More often than not, the practitioner will have to compile data from several sources and assemble a single thematic dataset (or sets) that cover the geographic area of the analysis. The checklist in Table 7.1 should be a guide to evaluating each of the several
datasets that have to be compiled into a thematic dataset for a Marxan analysis. In addition, the key consideration when compiling a dataset from several sources is consistency, e.g., in regards to coverage of the study area, collection protocol, units and digital format. The practitioner should strive to ensure a level of spatial, temporal and representational consistency such that the data adequately reflect reality and do not introduce unintended biases into the analysis. Finally, be certain to carefully document each step during data preparation (in metadata this is referred to as “lineage”), as this documentation is critical for repeatability and transparency in the planning process.
Spatial consistency relates to ensuring that the entire study area is sufficiently represented by the data that is being compiled.
• A spatial boundary must be delineated for the study area. Strive for adequate, proportional and representative data. This should be corrected for observation effort in order to provide an unbiased picture. (IMPORTANT NOTE: If some datasets only cover part of a study area, their usage will require setting up within the analysis sub‐
areas and associated targets / penalties for the features in those sub‐areas).
• It is important to distinguish between presence/absence data and presence only data (these are data that usually consist of opportunistic presence records, and which lack
“confirmed absence”). A feature is considered absent in a particular area because it was sampled for and not found, and not because no sampling occurred there. These are crucial distinctions. One should emphasise here that any of the data above are virtually a function of search effort. Ideally, such data should be corrected for equal search effort in space and time.
• At times implicit assumptions are made about the distribution of a feature or phenomena. For instance, a spatial distribution may be obtained by interpolating sample data across a geographic area (e.g., depth sounding point data interpolated into a bathymetric surface). Not all data are appropriate to interpolate (e.g., some sediment grab sample point data of the seafloor interpolated regionally into a substrate surface), so one should be aware of the assumptions used when creating such a dataset.
• For ocean data, depth strata (vertical resolution) can play a major role. Although satellite imagery is widely available for the sea surface, marine applications often require the inclusion of deeper water columns and the seafloor. Keep in mind that data quality often degrades by depth, reflecting its greater inaccessibility.
Temporal consistency in data relates to the time period over which the data were collected, particularly with features that are known to be dynamic and that may have seasonality associated with them.

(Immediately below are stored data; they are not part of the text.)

### config.mk
export PLATFORM = sky130hd
export DESIGN_NAME = syncfifo_ctrl
export DESIGN_NICKNAME = d
export VERILOG_FILES = /design/src/rtl/syncfifo_ctrl.sv
export SDC_FILE = /design/constraint.sdc
export NUM_CORES = 2
export LEC_CHECK = 0
export CAP_MARGIN = 20
export CORE_ASPECT_RATIO = 1.75
export CORE_MARGIN = 8
export CORE_UTILIZATION = 55
export DETAILED_ROUTE_END_ITERATION = 10
export PLACE_DENSITY_LB_ADDON = 0.15
export SYNTH_ARGS = -nofsm -noshare
export SYNTH_HDL_FRONTEND = slang
export SYNTH_SLANG_ARGS = --single-unit
export TNS_END_PERCENT = 1
### constraint.sdc
create_clock -name clk_i -period 10.95 [get_ports clk_i]
set_input_delay 1.095 -clock clk_i [delete_from_list [all_inputs] [get_ports clk_i]]
set_output_delay 1.095 -clock clk_i [all_outputs]
set_load 0.02 [all_outputs]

• A feature may change with seasons and it is important to identify which season(s) best reflect or represent the distribution of the feature that is appropriate for the analysis where possible. It is suggested here to let the data drive these temporal
stratifications, rather than using a classification scheme that normalises the data into annual integers.

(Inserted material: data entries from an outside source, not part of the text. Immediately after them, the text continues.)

<file path="src/rtl/hazard_defs.sv">
// rtl/hazard_defs.sv - shared encodings and forward-select helper for the hazard unit
package hazard_defs;

    // Forward-select encodings for the execute-stage source muxes
    localparam logic [1:0] FWD_RF = 2'b00;
    localparam logic [1:0] FWD_W  = 2'b01;
    localparam logic [1:0] FWD_M  = 2'b10;

    // R15 is the PC; its value is never taken from a later stage
    localparam logic [3:0] R15 = 4'hF;

    // Number of extra PC-write wait cycles loaded into the down-counter
    localparam logic [1:0] PC_WAIT_CYC = 2'd2;

    typedef enum logic {
        RUN    = 1'b0,
        PCWAIT = 1'b1
    } pc_state_e;

    // Memory stage wins over writeback; R15 always reads the register file
    function automatic logic [1:0] fwd_sel(
        input logic [3:0] src,
        input logic       hit_m,
        input logic       hit_w
    );
        logic [1:0] sel;
        sel = FWD_RF;
        if (src != R15) begin
            if (hit_m) begin
                sel = FWD_M;
            end else if (hit_w) begin
                sel = FWD_W;
            end
        end
        return sel;
    endfunction

endpackage

</file>
<file path="src/rtl/sat_counter.sv">
// rtl/sat_counter.sv - saturating event counter with synchronous clear
module sat_counter #(
    parameter int width = 16
) (
    input  logic             clk,
    input  logic             reset,
    input  logic             clr,
    input  logic             inc,
    output logic [width-1:0] q
);

    localparam logic [width-1:0] ONE = {{(width-1){1'b0}}, 1'b1};

    logic [width-1:0] q_q;
    logic [width-1:0] q_d;

    // Clear beats increment; increment stops at all-ones
    always_comb begin
        q_d = q_q;
        if (clr) begin
            q_d = '0;
        end else if (inc && (q_q != {width{1'b1}})) begin
            q_d = q_q + ONE;
        end
    end

    // Count register with synchronous reset
    always_ff @(posedge clk) begin
        if (reset) begin
            q_q <= '0;
        end else begin
            q_q <= q_d;
        end
    end

    assign q = q_q;

endmodule

</file>
<file path="src/rtl/hazard_ctrl.sv">
// rtl/hazard_ctrl.sv - forwarding, load-use stall and PC-write flush control
module hazard_ctrl
    import hazard_defs::*;
#(
    parameter int CNT_W = 16
) (
    input  logic             clk,
    input  logic             reset,
    input  logic [3:0]       RA1D,
    input  logic [3:0]       RA2D,
    input  logic [3:0]       RA1E,
    input  logic [3:0]       RA2E,
    input  logic [3:0]       WA3E,
    input  logic [3:0]       WA3M,
    input  logic [3:0]       WA3W,
    input  logic             RegWriteE,
    input  logic             RegWriteM,
    input  logic             RegWriteW,
    input  logic             MemtoRegE,
    input  logic             PCSrcD,
    input  logic             BranchTakenE,
    input  logic             clr_cnt,
    output logic [1:0]       ForwardAE,
    output logic [1:0]       ForwardBE,
    output logic             Match_1E_M,
    output logic             Match_1E_W,
    output logic             Match_2E_M,
    output logic             Match_2E_W,
    output logic             StallF,
    output logic             StallD,
    output logic             FlushD,
    output logic             FlushE,
    output logic [CNT_W-1:0] stall_cnt,
    output logic [CNT_W-1:0] flush_cnt
);

    pc_state_e  state_q;
    pc_state_e  state_d;
    logic [1:0] pc_cnt_q;
    logic [1:0] pc_cnt_d;
    logic       ldr_stall;
    logic       pcw_pend;

    assign Match_1E_M = (RA1E == WA3M);
    assign Match_1E_W = (RA1E == WA3W);
    assign Match_2E_M = (RA2E == WA3M);
    assign Match_2E_W = (RA2E == WA3W);

    // Forward selects from the raw matches gated by the stage write enables
    always_comb begin
        ForwardAE = fwd_sel(RA1E, Match_1E_M & RegWriteM, Match_1E_W & RegWriteW);
        ForwardBE = fwd_sel(RA2E, Match_2E_M & RegWriteM, Match_2E_W & RegWriteW);
    end

    // A load in execute feeding either decode source must hold decode one cycle
    assign ldr_stall = MemtoRegE & RegWriteE & ((RA1D == WA3E) | (RA2D == WA3E));

    // PC-write FSM state register
    always_ff @(posedge clk) begin
        if (reset) begin
            state_q  <= RUN;
            pc_cnt_q <= 2'd0;
        end else begin
            state_q  <= state_d;
            pc_cnt_q <= pc_cnt_d;
        end
    end

    // Next state: a taken branch flushes the PC writer, so it cannot start a wait
    always_comb begin
        state_d  = state_q;
        pc_cnt_d = pc_cnt_q;
        case (state_q)
            RUN: begin
                if (PCSrcD && !ldr_stall && !BranchTakenE) begin
                    state_d  = PCWAIT;
                    pc_cnt_d = PC_WAIT_CYC;
                end
            end
            PCWAIT: begin
                if (pc_cnt_q == 2'd0) begin
                    state_d = RUN;
                end else begin
                    pc_cnt_d = pc_cnt_q - 2'd1;
                end
            end
            default: begin
                state_d  = RUN;
                pc_cnt_d = 2'd0;
            end
        endcase
    end

    // Stall and flush outputs, combinational from inputs and FSM state
    always_comb begin
        pcw_pend = 1'b0;
        if (state_q == RUN) begin
            pcw_pend = PCSrcD & ~ldr_stall;
        end else begin
            pcw_pend = (pc_cnt_q != 2'd0);
        end
        StallF = ldr_stall | pcw_pend;
        StallD = ldr_stall;
        FlushD = pcw_pend | (state_q == PCWAIT) | BranchTakenE;
        FlushE = ldr_stall | BranchTakenE;
    end

    sat_counter #(
        .width (CNT_W)
    ) u_stall_cnt (
        .clk   (clk),
        .reset (reset),
        .clr   (clr_cnt),
        .inc   (StallD),
        .q     (stall_cnt)
    );

    sat_counter #(
        .width (CNT_W)
    ) u_flush_cnt (
        .clk   (clk),
        .reset (reset),
        .clr   (clr_cnt),
        .inc   (FlushE),
        .q     (flush_cnt)
    );

endmodule

</file>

• Compiling data without regard to temporal variation may misrepresent the distribution of the features of interest, and can allow for key seasonal areas to be overlooked.
• Other considerations with regard to temporal variability of data are dealt with in Section 7.7 ‐ Data management and maintenance).
Representational consistency relates to how data are reported and/or how a feature or phenomena of interest is represented geographically. Within your data the same feature may be classified in various ways and be represented spatially in the form of a point, line, area (polygon) or a pixel depending on the scale it was observed.
• Data being compiled from various sources that will make up a comprehensive dataset covering the project area can be reported into a common classification system where appropriate (e.g., classifying the seafloor based on primary factors such as bathymetry, geomorphology, and substrate). Relying on a known, standard classification system offers structure to the data being developed, can bring out patterns not seen in individual data layers, and may be more robust during peer review.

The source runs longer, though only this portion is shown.